Say how many lines in the entries below have the word "default" in them, giving only the number.

** Exercise data follows **

==> config.mk <==
export PLATFORM = sky130hd
export DESIGN_NAME = nba_reg_adapter
export DESIGN_NICKNAME = d
export VERILOG_FILES = /design/src/rtl/nba_pkg.sv /design/src/rtl/nba_addr_map.sv /design/src/rtl/nba_seq.sv /design/src/rtl/nba_merge.sv /design/src/rtl/nba_reg_adapter.sv
export SDC_FILE = /design/constraint.sdc
export NUM_CORES = 1
export LEC_CHECK = 0
export CAP_MARGIN = 10
export CORE_MARGIN = 2
export CORE_UTILIZATION = 40
export CTS_BUF_LIST = sky130_fd_sc_hd__clkbuf_2
export CTS_CLUSTER_DIAMETER = 30
export DETAILED_ROUTE_END_ITERATION = 7
export PLACE_DENSITY = 0.81
export SYNTH_ARGS = -nofsm -noshare
export SYNTH_HDL_FRONTEND = slang
export SYNTH_HIERARCHICAL = 1
export SYNTH_SLANG_ARGS = --single-unit
==> constraint.sdc <==
create_clock -name clk_i -period 6 [get_ports clk_i]
set_input_delay 0.9 -clock clk_i [delete_from_list [all_inputs] [get_ports clk_i]]
set_output_delay 0.9 -clock clk_i [all_outputs]
set_load 0.01 [all_outputs]
==> src/rtl/nba_pkg.sv <==
package nba_pkg;
  typedef enum logic [1:0] {
    BUS_W32 = 2'b00,
    BUS_W16 = 2'b01,
    BUS_S64 = 2'b10,
    BUS_RSV = 2'b11
  } bus_mode_e;

  typedef enum logic [1:0] {
    ST_IDLE,
    ST_LO,
    ST_HI,
    ST_RSP
  } seq_st_e;

  // registers that span two half-words in narrow mode
  localparam int N_WIDE_RD = 4;
  localparam int N_WIDE_WR = 5;
  localparam logic [15:0] WIDE_RD_OFS [N_WIDE_RD] = '{16'h000C, 16'h0010, 16'h0014, 16'h0018};
  localparam logic [15:0] WIDE_WR_OFS [N_WIDE_WR] = '{16'h0008, 16'h0038, 16'h003C, 16'h0040, 16'h0044};
endpackage

==> src/rtl/nba_addr_map.sv <==
module nba_addr_map
  import nba_pkg::*;
#(
  parameter int AW = 12
) (
  input  bus_mode_e     mode_i,
  input  logic [AW-1:0] addr_i,
  input  logic          we_i,
  output logic [AW:0]   phys_lo_o,
  output logic [AW:0]   phys_hi_o,
  output logic          narrow_o,
  output logic          two_beat_o
);
  localparam int PAW = AW + 1;

  logic [15:0]          ofs;
  logic [N_WIDE_RD-1:0] rd_hit;
  logic [N_WIDE_WR-1:0] wr_hit;

  assign ofs = 16'(addr_i);

  for (genvar i = 0; i < N_WIDE_RD; i++) begin : g_rd
    assign rd_hit[i] = (ofs == WIDE_RD_OFS[i]);
  end
  for (genvar i = 0; i < N_WIDE_WR; i++) begin : g_wr
    assign wr_hit[i] = (ofs == WIDE_WR_OFS[i]);
  end

  always_comb begin
    case (mode_i)
      BUS_W16: phys_lo_o = {2'b00, addr_i[AW-1:1]};
      BUS_S64: phys_lo_o = {addr_i, 1'b0};
      default: phys_lo_o = {1'b0, addr_i};
    endcase
  end

  assign phys_hi_o  = phys_lo_o + PAW'(2);
  assign narrow_o   = (mode_i == BUS_W16);
  assign two_beat_o = narrow_o && (we_i ? |wr_hit : |rd_hit);
endmodule

==> src/rtl/nba_seq.sv <==
module nba_seq
  import nba_pkg::*;
(
  input  logic clk_i,
  input  logic rst_ni,
  input  logic en_i,
  input  logic start_i,
  input  logic two_beat_i,
  input  logic ack_i,
  output logic ready_o,
  output logic issue_o,
  output logic hi_o,
  output logic cap_lo_o,
  output logic cap_hi_o,
  output logic done_o
);
  seq_st_e st_q, st_d;

  always_comb begin
    st_d = st_q;
    case (st_q)
      ST_IDLE: if (start_i) st_d = ST_LO;
      ST_LO:   if (ack_i) st_d = two_beat_i ? ST_HI : ST_RSP;
      ST_HI:   if (ack_i) st_d = ST_RSP;
      default: st_d = ST_IDLE;
    endcase
  end

  always_ff @(posedge clk_i or negedge rst_ni) begin
    if (!rst_ni) st_q <= ST_IDLE;
    else         st_q <= st_d;
  end

  assign ready_o  = en_i && (st_q == ST_IDLE);
  assign issue_o  = (st_q == ST_LO) || (st_q == ST_HI);
  assign hi_o     = (st_q == ST_HI);
  assign cap_lo_o = (st_q == ST_LO) && ack_i;
  assign cap_hi_o = (st_q == ST_HI) && ack_i;
  assign done_o   = (st_q == ST_RSP);
endmodule

==> src/rtl/nba_merge.sv <==
module nba_merge (
  input  logic        clk_i,
  input  logic        rst_ni,
  input  logic        narrow_i,
  input  logic        rd_i,
  input  logic        cap_lo_i,
  input  logic        cap_hi_i,
  input  logic [31:0] d_i,
  output logic [31:0] rdata_o
);
  always_ff @(posedge clk_i or negedge rst_ni) begin
    if (!rst_ni) begin
      rdata_o <= '0;
    end else if (rd_i) begin
      if (cap_lo_i)      rdata_o <= narrow_i ? {16'h0000, d_i[15:0]} : d_i;
      else if (cap_hi_i) rdata_o[31:16] <= d_i[15:0];
    end
  end
endmodule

** End of Exercise data **

▶ Solution for this exercise
2